Type the following command to report UDP statistics:
netstat -su
The Udp: receive buffer errors counter reports the dropped packet count. If packets are being dropped, consider increasing the amount of buffering, running Java 11, and enabling SO_REUSEPORT.
Swapping activity can severely impact sFlow-RT performance, use the following setting to minimize swapping behavior.
sudo sysctl -w vm.swappiness=1
Edit /etc/sysctl.conf
to make both settings persist across reboots.
Memory
By default, sFlow-RT pre-allocates 1G and has an upper limit of 1G of memory. Under normal operation, memory utilization can vary anywhere between 20% and 80%. If the memory utilization stays in the 80% to 100% range, then the allocation should be increased. Don't over-allocate memory as this risks swapping behavior that can adversely affect sFlow-RT response times.
-Xms4G
-Xmx4G
Edit /usr/local/sflow-rt/conf.d/sflow-rt.jvm
and apply the settings above to
increase the memory allocation to 4G.
docker run -e "RTMEM=4G" -p 8008:8008 -p 6343:6343/udp sflow/sflow-rt
If you are using the pre-built sflow/sflow-rt Docker image,
set the RTMEM
variable.
CPU
By default, sFlow-RT pre-allocates 4 worker threads to decode the sFlow datagrams and update metrics. The sFlowDatagramsDiscarded
counter accessed through the /analyzer/json
REST API indicates that a worker queue was full and a datagram was discarded. If a significant number of datagrams are being discarded,
additional worker threads can be started by setting the workers.number
property, and additional datagrams can be
queued for each worker by increasing the workers.maxqueue
property from the default value of 400.
Note: Don't add more worker threads than there are CPU cores. Also, don't add worker threads if either the CPU Process or CPU System are close to 100% since this indicates that the server is already at full capacity.
Java 11+
By default, sFlow-RT is configured for Java 8. Java 11+ provides a number of features that improve performance.
When using Java 11+, change the configuration to use the ZGC garbage collector instead of the default G1GC garbage collector to reduce memory utilization, reduce UDP packet loss, and reduce query latency.
Edit /usr/local/sflow-rt/conf.d/sflow-rt.jvm
-XX:+UseG1GC
-XX:+UseStringDeduplication
-XX:MaxGCPauseMillis=100
Remove the lines above and add the settings below:
-XX:+UnlockExperimentalVMOptions
-XX:+UseZGC
Note: The pre-built sfow/sflow-rt Docker image includes Java 17 with these settings.
SO_REUSEPORT
The SO_REUSEPORT socket option is available on Linux distributions with a 3.9+ kernel.
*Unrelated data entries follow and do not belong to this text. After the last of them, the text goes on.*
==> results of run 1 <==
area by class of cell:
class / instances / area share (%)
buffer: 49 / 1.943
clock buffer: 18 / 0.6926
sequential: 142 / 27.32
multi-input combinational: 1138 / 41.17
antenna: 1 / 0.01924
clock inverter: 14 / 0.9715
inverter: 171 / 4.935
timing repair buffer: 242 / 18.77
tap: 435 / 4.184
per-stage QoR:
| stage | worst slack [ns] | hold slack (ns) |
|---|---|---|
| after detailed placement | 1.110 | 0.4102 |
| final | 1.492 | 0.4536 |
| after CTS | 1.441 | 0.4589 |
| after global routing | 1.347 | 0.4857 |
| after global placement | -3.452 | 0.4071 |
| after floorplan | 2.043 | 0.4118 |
<file path="src/rtl/pio_fifo_pkg.sv">
// Shared constants for pio_in_fifo_mm: Avalon addresses, status/control bit
// positions and the level-width helper.
package pio_fifo_pkg;

    localparam logic ADDR_DATA = 1'b0;
    localparam logic ADDR_STAT = 1'b1;

    localparam int unsigned ST_EMPTY   = 0;
    localparam int unsigned ST_FULL    = 1;
    localparam int unsigned ST_OVF     = 2;
    localparam int unsigned ST_TMO     = 3;
    localparam int unsigned ST_LVL_LSB = 16;

    localparam int unsigned CT_FLUSH   = 0;
    localparam int unsigned CT_CLR_OVF = 2;
    localparam int unsigned CT_CLR_TMO = 3;

    // Occupancy needs one bit more than the pointers so that DEPTH is representable.
    function automatic int unsigned lvl_w(input int unsigned depth);
        return $clog2(depth) + 1;
    endfunction

endpackage

</file>
<file path="src/rtl/pio_in_fifo_mm_if.sv">
// Signal bundle for pio_in_fifo_mm: Avalon-MM slave port plus the producer
// valid/ready stream and the level/irq outputs.
interface pio_in_fifo_mm_if
    import pio_fifo_pkg::*;
#(
    parameter int unsigned DATA_W = 128,
    parameter int unsigned DEPTH  = 16
);
    localparam int unsigned LW = lvl_w(DEPTH);

    logic              avs_s0_address;
    logic              avs_s0_read;
    logic              avs_s0_write;
    logic [DATA_W-1:0] avs_s0_writedata;
    logic [DATA_W-1:0] avs_s0_readdata;
    logic              avs_s0_waitrequest;
    logic              block_read;
    logic              in_valid;
    logic [DATA_W-1:0] in_data;
    logic              in_ready;
    logic [LW-1:0]     fifo_level;
    logic              irq;

    modport master (
        output avs_s0_address, avs_s0_read, avs_s0_write, avs_s0_writedata,
        output in_valid, in_data,
        input  avs_s0_readdata, avs_s0_waitrequest, block_read,
        input  in_ready, fifo_level, irq
    );

    modport slave (
        input  avs_s0_address, avs_s0_read, avs_s0_write, avs_s0_writedata,
        input  in_valid, in_data,
        output avs_s0_readdata, avs_s0_waitrequest, block_read,
        output in_ready, fifo_level, irq
    );

endinterface

</file>
<file path="src/rtl/pio_fifo_core.sv">
// Synchronous show-ahead FIFO: head is the oldest entry, combinationally
// visible; push/pop/flush take effect at the clock edge.
module pio_fifo_core
    import pio_fifo_pkg::*;
#(
    parameter  int unsigned DATA_W = 128,
    parameter  int unsigned DEPTH  = 16,
    localparam int unsigned LW     = lvl_w(DEPTH)
) (
    input  logic              clk,
    input  logic              reset,
    input  logic              push,
    input  logic              pop,
    input  logic              flush,
    input  logic [DATA_W-1:0] wdata,
    output logic [DATA_W-1:0] head,
    output logic [LW-1:0]     level,
    output logic [LW-1:0]     level_nxt,
    output logic              full,
    output logic              empty
);
    localparam int unsigned AW = $clog2(DEPTH);

    logic [DATA_W-1:0] mem [DEPTH];
    logic [AW-1:0]     wr_ptr;
    logic [AW-1:0]     rd_ptr;
    logic              push_ok;
    logic              pop_ok;

    assign full    = (level == LW'(DEPTH));
    assign empty   = (level == '0);
    assign head    = mem[rd_ptr];
    assign push_ok = push && !full && !flush;
    assign pop_ok  = pop && !empty && !flush;

    always_comb begin
        level_nxt = level;
        if (flush)
            level_nxt = '0;
        else
            level_nxt = level + LW'(push_ok) - LW'(pop_ok);
    end

    always_ff @(posedge clk) begin
        if (push_ok)
            mem[wr_ptr] <= wdata;
    end

    always_ff @(posedge clk or posedge reset) begin
        if (reset) begin
            wr_ptr <= '0;
            rd_ptr <= '0;
            level  <= '0;
        end else begin
            level <= level_nxt;
            if (flush) begin
                wr_ptr <= '0;
                rd_ptr <= '0;
            end else begin
                if (push_ok)
                    wr_ptr <= wr_ptr + AW'(1);
                if (pop_ok)
                    rd_ptr <= rd_ptr + AW'(1);
            end
        end
    end

endmodule

</file>
<file path="src/rtl/pio_in_fifo_mm.sv">
// Avalon-MM read port over an internal show-ahead FIFO with status/control
// register, sticky errors and level irq. Optional read timeout: PIO_FIFO_TIMEOUT_EN.
module pio_in_fifo_mm
    import pio_fifo_pkg::*;
#(
    parameter int unsigned DATA_W         = 128,
    parameter int unsigned DEPTH          = 16,
    parameter int unsigned IRQ_THRESH     = 1,
    parameter int unsigned TIMEOUT_CYCLES = 1024
) (
    input logic              clk,
    input logic              reset,
    pio_in_fifo_mm_if.slave  bus
);
    localparam int unsigned LW = lvl_w(DEPTH);

    logic              rst_done;
    logic              ovf;
    logic              tmo;
    logic [DATA_W-1:0] head;
    logic [LW-1:0]     level;
    logic [LW-1:0]     level_nxt;
    logic              full;
    logic              empty;
    logic              rd_data;
    logic              rd_stat;
    logic              wr_stat;
    logic              flush;
    logic              clr_ovf;
    logic              push;
    logic              pop;
    logic              ovf_set;
    logic              stall;
    logic              tmo_fire;
    logic              in_ready;
    logic [DATA_W-1:0] status;
    logic              unused_wdata;

    // A write in the same cycle as a read is dropped.
    assign rd_data = bus.avs_s0_read && (bus.avs_s0_address == ADDR_DATA);
    assign rd_stat = bus.avs_s0_read && (bus.avs_s0_address == ADDR_STAT);
    assign wr_stat = bus.avs_s0_write && !bus.avs_s0_read && (bus.avs_s0_address == ADDR_STAT);
    assign flush   = wr_stat && bus.avs_s0_writedata[CT_FLUSH];
    assign clr_ovf = wr_stat && bus.avs_s0_writedata[CT_CLR_OVF];

    assign unused_wdata = ^{bus.avs_s0_writedata[DATA_W-1:3], bus.avs_s0_writedata[1]};

    assign in_ready = rst_done && !full;
    assign push     = bus.in_valid && in_ready && !flush;
    assign ovf_set  = bus.in_valid && full && !flush;
    assign pop      = rd_data && !empty;
    assign stall    = rd_data && empty;

    pio_fifo_core #(
        .DATA_W (DATA_W),
        .DEPTH  (DEPTH)
    ) u_core (
        .clk       (clk),
        .reset     (reset),
        .push      (push),
        .pop       (pop),
        .flush     (flush),
        .wdata     (bus.in_data),
        .head      (head),
        .level     (level),
        .level_nxt (level_nxt),
        .full      (full),
        .empty     (empty)
    );

`ifdef PIO_FIFO_TIMEOUT_EN
    localparam int unsigned CW = $clog2(TIMEOUT_CYCLES);

    logic [CW-1:0] tmo_cnt;
    logic          clr_tmo;

    assign clr_tmo  = wr_stat && bus.avs_s0_writedata[CT_CLR_TMO];
    assign tmo_fire = stall && (tmo_cnt == CW'(TIMEOUT_CYCLES - 1));

    always_ff @(posedge clk or posedge reset) begin
        if (reset)
            tmo_cnt <= '0;
        else if (stall && !tmo_fire)
            tmo_cnt <= tmo_cnt + CW'(1);
        else
            tmo_cnt <= '0;
    end

    always_ff @(posedge clk or posedge reset) begin
        if (reset)
            tmo <= 1'b0;
        else if (tmo_fire)
            tmo <= 1'b1;
        else if (clr_tmo)
            tmo <= 1'b0;
    end
`else
    localparam int unsigned unused_tmo_cycles = TIMEOUT_CYCLES;

    assign tmo_fire = 1'b0;
    assign tmo      = 1'b0;
`endif

    always_comb begin
        status                     = '0;
        status[ST_EMPTY]           = empty;
        status[ST_FULL]            = full;
        status[ST_OVF]             = ovf;
        status[ST_TMO]             = tmo;
        status[ST_LVL_LSB +: LW]   = level;
    end

    always_comb begin
        bus.avs_s0_readdata = '0;
        if (rd_data && !empty)
            bus.avs_s0_readdata = head;
        else if (rd_stat)
            bus.avs_s0_readdata = status;
    end

    assign bus.avs_s0_waitrequest = stall && !tmo_fire;
    assign bus.block_read         = bus.avs_s0_waitrequest;
    assign bus.in_ready           = in_ready;
    assign bus.fifo_level         = level;

    always_ff @(posedge clk or posedge reset) begin
        if (reset)
            rst_done <= 1'b0;
        else
            rst_done <= 1'b1;
    end

    // A new overflow in the clearing cycle survives the clear.
    always_ff @(posedge clk or posedge reset) begin
        if (reset)
            ovf <= 1'b0;
        else if (ovf_set)
            ovf <= 1'b1;
        else if (clr_ovf)
            ovf <= 1'b0;
    end

    always_ff @(posedge clk or posedge reset) begin
        if (reset)
            bus.irq <= 1'b0;
        else
            bus.irq <= (level_nxt >= LW'(IRQ_THRESH));
    end

endmodule
</file>
<file path="src/flat_wrapper.sv">
// flat-port wrapper written by rule: the top's interface ports become plain ports
module pio_in_fifo_mm_flat import pio_fifo_pkg::*;
#(
    parameter int unsigned DATA_W         = 128,
    parameter int unsigned DEPTH          = 16,
    parameter int unsigned IRQ_THRESH     = 1,
    parameter int unsigned TIMEOUT_CYCLES = 1024
)
  (clk, reset, bus_avs_s0_address, bus_avs_s0_read, bus_avs_s0_write, bus_avs_s0_writedata, bus_in_valid, bus_in_data, bus_avs_s0_readdata, bus_avs_s0_waitrequest, bus_block_read, bus_in_ready, bus_fifo_level, bus_irq);
  pio_in_fifo_mm_if #(.DATA_W(DATA_W), .DEPTH(DEPTH)) bus_i ();
  input logic clk;
  input logic reset;
  input wire logic [$bits(bus_i.avs_s0_address)-1:0] bus_avs_s0_address;
  input wire logic [$bits(bus_i.avs_s0_read)-1:0] bus_avs_s0_read;
  input wire logic [$bits(bus_i.avs_s0_write)-1:0] bus_avs_s0_write;
  input wire logic [$bits(bus_i.avs_s0_writedata)-1:0] bus_avs_s0_writedata;
  input wire logic [$bits(bus_i.in_valid)-1:0] bus_in_valid;
  input wire logic [$bits(bus_i.in_data)-1:0] bus_in_data;
  output wire logic [$bits(bus_i.avs_s0_readdata)-1:0] bus_avs_s0_readdata;
  output wire logic [$bits(bus_i.avs_s0_waitrequest)-1:0] bus_avs_s0_waitrequest;
  output wire logic [$bits(bus_i.block_read)-1:0] bus_block_read;
  output wire logic [$bits(bus_i.in_ready)-1:0] bus_in_ready;
  output wire logic [$bits(bus_i.fifo_level)-1:0] bus_fifo_level;
  output wire logic [$bits(bus_i.irq)-1:0] bus_irq;
  assign bus_i.avs_s0_address = bus_avs_s0_address;
  assign bus_i.avs_s0_read = bus_avs_s0_read;
  assign bus_i.avs_s0_write = bus_avs_s0_write;
  assign bus_i.avs_s0_writedata = bus_avs_s0_writedata;
  assign bus_i.in_valid = bus_in_valid;
  assign bus_i.in_data = bus_in_data;
  assign bus_avs_s0_readdata = bus_i.avs_s0_readdata;
  assign bus_avs_s0_waitrequest = bus_i.avs_s0_waitrequest;
  assign bus_block_read = bus_i.block_read;
  assign bus_in_ready = bus_i.in_ready;
  assign bus_fifo_level = bus_i.fifo_level;
  assign bus_irq = bus_i.irq;
  pio_in_fifo_mm #(.DATA_W(DATA_W), .DEPTH(DEPTH), .IRQ_THRESH(IRQ_THRESH), .TIMEOUT_CYCLES(TIMEOUT_CYCLES)) u_core (.clk(clk), .reset(reset), .bus(bus_i));
endmodule
</file>
<file path="config.mk">
export PLATFORM = sky130hd
export DESIGN_NAME = pio_in_fifo_mm_flat
export DESIGN_NICKNAME = d
export VERILOG_FILES = /design/src/rtl/pio_fifo_pkg.sv /design/src/rtl/pio_in_fifo_mm_if.sv /design/src/rtl/pio_fifo_core.sv /design/src/rtl/pio_in_fifo_mm.sv /design/src/flat_wrapper.sv
export SDC_FILE = /design/constraint.sdc
export NUM_CORES = 2
export LEC_CHECK = 0
export ABC_AREA = 1
export BUFFER_PORTS_ARGS = -buffer_cell sky130_fd_sc_hd__buf_2
export CORE_MARGIN = 1
export CORE_UTILIZATION = 61
export CTS_CLUSTER_SIZE = 10
export DETAILED_ROUTE_END_ITERATION = 6
export PLACE_DENSITY_LB_ADDON = 0.08
export SLEW_MARGIN = 20
export SYNTH_ARGS = -nofsm -noshare
export SYNTH_HDL_FRONTEND = slang
export SYNTH_HIERARCHICAL = 1
export SYNTH_SLANG_ARGS = --single-unit
</file>
<file path="constraint.sdc">
create_clock -name clk -period 8.9 [get_ports clk]
set_input_delay 2.67 -clock clk [delete_from_list [all_inputs] [get_ports clk]]
set_output_delay 2.67 -clock clk [all_outputs]
set_load 0.05 [all_outputs]
</file>
Yosys cells after proc, flatten, opt, wreduce, memory -nomap -nowiden
Memories as Yosys holds them, arrays and structs flattened.
Cells that the tools add are included.
- memories: 1
- bits of input ports: 262
- output and inout port bits: 137
- register bits: 16
- memory bits (writable): 2048
- logic and storage cells: 50
- $add $sub $neg: 4
- eq/ne operators: 1
- bitwise logic cells: 1
- order comparisons: 1
- multiplexer cells: 11
- reductions and logical operators: 25
- memories (memory ; words ; width ; rd ports ; clocked after Yosys merged registers in ; wr ports ; line ; source):
    u_core.u_core.mem ; 16 ; 128 ; 1 ; 0 ; 1 ; pio_fifo_core.sv:24 ; logic [DATA_W-1:0] mem [DEPTH];
- operators by type and width (cell ; number):
    $mux W128 ; 1
    $mux W21 ; 1
    $logic_and A1 B1 Y1 ; 17
    $mux W4 ; 4
    $add A4 B1 Y4 const B ; 2
    $reduce_bool A2 Y1 ; 3
    $add A5 B1 Y5 ; 1
    $eq A5 B5 Y1 const B ; 1
    $ge A5 B1 Y1 const B ; 1
    $logic_not A5 Y1 ; 1
    $mux W5 ; 1
    $sub A5 B1 Y5 ; 1
    $logic_not A1 Y1 ; 4
    $mux W1 ; 4
    $not A1 Y1 ; 1

Logic depth before layout (Yosys ltp)
- depth after elaboration: 12
- gate-level depth with buffers: 26
- mapped depth without buffers: 26

Modules after synthesis
Netlist, hierarchy kept.
- modules (own cells, without submodules) (module ; area an instance (sq um) ; instances ; cells an instance ; sequential area each (sq um)):
    pio_fifo_core ; 89050.4 ; 1 ; 8378 ; 61824.3
    pio_in_fifo_mm ; 1358.8 ; 1 ; 309 ; 75.1

Worst setup path after synthesis
OpenSTA, ideal clock, no wires.
- kind: input port to flip-flop
- start: input port bus_avs_s0_read
- end: memory u_core.u_core.mem[3][0], enable pin
- buffers on the path: 1
- stages: 7
- slack: -0.494 ns
- library setup time: 0.616 ns
- arrival time: 8.777 ns
- required time: 8.284 ns
- path through: inv_1 -> nand4_1 -> inv_1 -> inv_1 -> clkbuf_1 -> nand2_1 -> nor2_1
- longest elaborated chain between the ends: 10
- ends and longest elaborated chain (element ; line ; source):
    start, declared ; flat_wrapper.sv:14 ; input wire logic [$bits(bus_i.avs_s0_read)-1:0] bus_avs_s0_read;
    $logic_not A1 Y1 * ; pio_in_fifo_mm.sv:42 ; assign wr_stat = bus.avs_s0_write && !bus.avs_s0_read && (bus.avs_s0_address == ADDR_STAT);
    $logic_and A1 B1 Y1 * (2 in series) ; pio_in_fifo_mm.sv:42 ;
    $logic_and A1 B1 Y1 * ; pio_in_fifo_mm.sv:43 ; assign flush = wr_stat && bus.avs_s0_writedata[CT_FLUSH];
    named net u_core.flush ; pio_in_fifo_mm.sv:28 ; logic flush;
    $logic_not A1 Y1 * ; pio_fifo_core.sv:33, pio_in_fifo_mm.sv:49 ;
    $logic_and A1 B1 Y1 ; pio_in_fifo_mm.sv:49 ; assign push = bus.in_valid && in_ready && !flush;
    $logic_and A1 B1 Y1 ; pio_fifo_core.sv:33 ; assign push_ok = push && !full && !flush;
    $logic_and A1 B1 Y1 * ; pio_fifo_core.sv:33 ;
    $mux W1 * ; pio_fifo_core.sv:45 ; if (push_ok)
    $mux W1 (implied by the code) * ; pio_fifo_core.sv:46 ; mem[wr_ptr] <= wdata;
    end, declared ; pio_fifo_core.sv:24 ;
Mark *: on every way through the listed nets, which the timed path passes. The rest lies on a longest branch.

Final worst setup path
- start: register u_core.u_core.rd_ptr[0]
- end: output port bus_avs_s0_readdata[18]
- longest elaborated chain between the ends: 2
- ends and longest elaborated chain (element ; line ; source):
    start, declared ; pio_fifo_core.sv:26 ; logic [AW-1:0] rd_ptr;
    start signal, assigned ; pio_fifo_core.sv:63 ; rd_ptr <= rd_ptr + AW'(1);
    $mem_v2 Z16 W128 ; - ;
    named net u_core.head[18] ; pio_in_fifo_mm.sv:20 ; logic [DATA_W-1:0] head;
    $mux W128 ; pio_in_fifo_mm.sv:115 ; if (rd_data && !empty)
    end, declared ; flat_wrapper.sv:19 ; output wire logic [$bits(bus_i.avs_s0_readdata)-1:0] bus_avs_s0_readdata;
The timed path passes the listed nets, and every way through them passes these cells.

==> flow_metrics.py <==
metrics = {
    "yosys": {
        "synth_compound_gate_area_share_pct": 0.0830,
        "postSynthRegisterBits": 2064,
        "synth_adder_area_share_pct": 0.174,
        "synth_top_cell_by_area": "edfxtp_1",
        "synthSimpleGateAreaFrac_pct": 20.6,
        "syn-instance-count": 8687,
        "seq_area_frac_synth_pct": 68.5,
        "mappedNetlistArea_um2": 90400,
        "synth_warnings": 6,
        "yosys.area_share.xor_xnor_pct": 0.0388,
        "post-synth-top-area-fraction_pct": 68.0,
        "combinational_family_with_the_most_area_after_synthesis": "simple AND/OR/NAND/NOR gates",
        "ys_types": 24,
        "postSynthAreaPerCell_um2": 10.4,
        "mappedNetlistNets": 8961,
        "synthMuxAreaShare_pct": 0,
        "ys_top_cells_by_area": "edfxtp_1 68%, nand3_1 10%, nand2_1 8.2%, inv_1 8.1%, buf_2 1.4%",
    },
    "place": {
        "post_dp_cell_area_um2": 93000,
        "place_worst_setup_slack_ns": 1.57,
        "gp_congestion": 0.759,
        "io_buffers": 272,
        "detailedPlacementHpwl_um": 98800,
    },
    "floorplan": {
        "fp.dieH_um": 387,
        "initial_standard_cell_utilization_of_the_core_pct": 61.7,
        "chipWidth_um": 387,
        "floorplan.io_pins": 399,
        "fp.coreArea_um2": 146000,
        "floorplan.die_area_um2": 150000,
        "core.rowCount": 140,
    },
    "layout": {
        "areaGrowthSynthToFinish_pct": 9.58,
        "filler_cell_count": 10800,
        "postLayoutCellArea_um2": 99100,
        "drive_above_1_share_pct": 8.62,
        "layout.nets": 9089,
    },
    "power": {
        "p_total_w": 0.0278,
        "leakagePower_nw": 42.9,
        "power.density_cell_area_nw_per_um2": 280,
        "worst_supply_voltage_drop_on_vdd_uv": 448,
    },
    "clocking": {
        "clk_pin_slew_ns": 0.05,
        "h_tree_depth": 4,
        "clk_latency_ns": 0.81,
        "post-cts-setup-buffers": 0,
        "clockBufferDepth": 3,
        "number_of_cts_inserted_buffers": 226,
        "clockRootBuffer": "clkbuf_16",
        "clkSinkCount": 2064,
        "cts_tree": "done",
        "cts_hold_buffers": 0,
        "cts_resized": 0,
    },
    "timing": {
        "slew_viol_final": 0,
        "rsz_0062_raised_after_global_routing": "no",
        "setup_viol": 0,
        "final.period_utilization_pct": 82.5,
        "hold_slack_ns": 0.485,
        "fmax_ghz": 0.136,
        "final.setup_skew_ns": 0.0304,
        "timing.final.hold_violations": 0,
        "worstMarginPinSlew_ns": 1.46,
        "fin_crit_ns": 7.34,
        "timing.max_slew.rel_slack_pct": 2.53,
        "layout_setup_ws_ns": 1.56,
    },
    "critical_path": {
        "critical_path.reg2reg.startpoint": "u_core/u_core/level[2]",
        "arrival_time_at_the_worst_endpoint_ns": 4.67,
        "critical_path.reg2reg.endpoint": "u_core/bus.irq",
        "rrSetupSlack_ns": 4.66,
        "timing.reg2reg.worst_path_depth": 22,
        "critPathMaxFanout": 248,
        "worst-endpoint-required_ns": 6.23,
        "crit_path_end_kind": "output pin",
        "criticalPathCategory": "flip-flop to output pin",
        "start_kind": "flip-flop",
    },
    "worst_hold_path": {
        "worstHoldPathCells": 2,
        "holdPathEnd": "u_core/ovf",
        "worst_hold_start": "u_core/ovf",
        "worst_hold_path_type": "flip-flop to flip-flop",
    },
    "drt": {
        "drt_pass1_iterations": 6,
        "vias_per_cell": 5.49,
        "detail-route-antenna-nets": 0,
        "drt_drc_violations_left": 0,
        "iter_0_drt_violations": 5489,
        "routed_wl_um": 218000,
        "via_count": 59300,
        "wl_per_cell_um": 20.2,
    },
    "grt": {
        "grt_start_max_net_pins": 249,
        "grt_util_met2_pct": 47.7,
        "groute.layer.met3.usage_pct": 5.25,
        "antenna_found_initial": 35,
        "global_route.usage.met1_pct": 39.5,
        "grt_most_used_layer": "met2",
        "grt.total_usage_pct": 29.1,
        "first_global_vias": 57200,
        "globalRouteOverflowTotal": 0,
        "grt_pass1_wl_um": 331000,
    },
    "job": {
        "timing.max_cap.violations": 0,
    },
    "run_status": {
        "status": "finished, final reports clean",
    },
}
## worst max-delay path by stage
stage | slack (ns) | to | depth (start not counted) | startpoint
after floorplan | -0.49 | u_core/u_core/mem[3][0] | 7 | bus_avs_s0_read
after global placement | 1.65 | bus_avs_s0_readdata[58] | 5 | bus_avs_s0_address
after detailed placement | 1.57 | bus_avs_s0_readdata[69] | 5 | bus_avs_s0_address
after CTS | 1.57 | bus_avs_s0_readdata[69] | 5 | bus_avs_s0_address
after global routing | 1.44 | bus_avs_s0_readdata[58] | 5 | bus_avs_s0_address
final | 1.56 | bus_avs_s0_readdata[18] | 10 | u_core/u_core/rd_ptr[0]
## registers in the layout, indices dropped and copies added, names as in the netlist
register and count:
u_core/u_core/level 5, u_core/bus.irq 1, u_core/u_core/mem 2048, u_core/rst_done 1
u_core/u_core/wr_ptr 4, u_core/u_core/rd_ptr 4, u_core/ovf 1
## worst max-delay path: stages, from the launching register on
cell	delay, ns
dfrtp_4	0.73
buf_12	0.49
buf_12	0.56
or2_2	0.27
nand3_1	0.07
nand3_1	0.10
nand3_1	0.10
nand2_1	0.16
inv_1	0.06
o21ai_0	0.17
buf_2	0.33
## report_power, final
| part | switching, W | internal (W) | total (W) |
|---|---|---|---|
| clock | 0.00340 | 0.00461 | 0.00800 |
| combinational | 0.00619 | 0.00230 | 0.00849 |
| sequential | 0.000172 | 0.0111 | 0.0113 |
| total | 0.00976 | 0.0180 | 0.0278 |
## layout make-up
cell class                      count  area, um2  area share, %
Multi-Input combinational cell   4217      19000           19.2
Clock inverter                      9       62.6         0.0631
Inverter                         1962       7390           7.46
Timing Repair Buffer              344       2290           2.31
Tap cell                         1917       2400           2.42
Sequential cell                  2064      61900           62.5
Antenna cell                        8       20.0         0.0202
Clock buffer                      264       5970           6.02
Java 11+ is also required to allow sFlow-RT to use the feature.
The default is for sFlow-RT to use a single receiver thread to receive UDP datagrams and queue them for
the worker thread responsibe for updating metrics for the sending agent. The single thread should be
able to handle between 200,000 and 400,000 datagrams per second - depending on the host's performance.
If the datagram rate exceeds the single thread performance, additional receiver threads can be started by
setting the receivers.number
property.
Note: Don't add more receiver threads than there are CPU cores. Also, don't add receiver threads if either the CPU Process or CPU System are close to 100% since this indicates that the server is already at full capacity.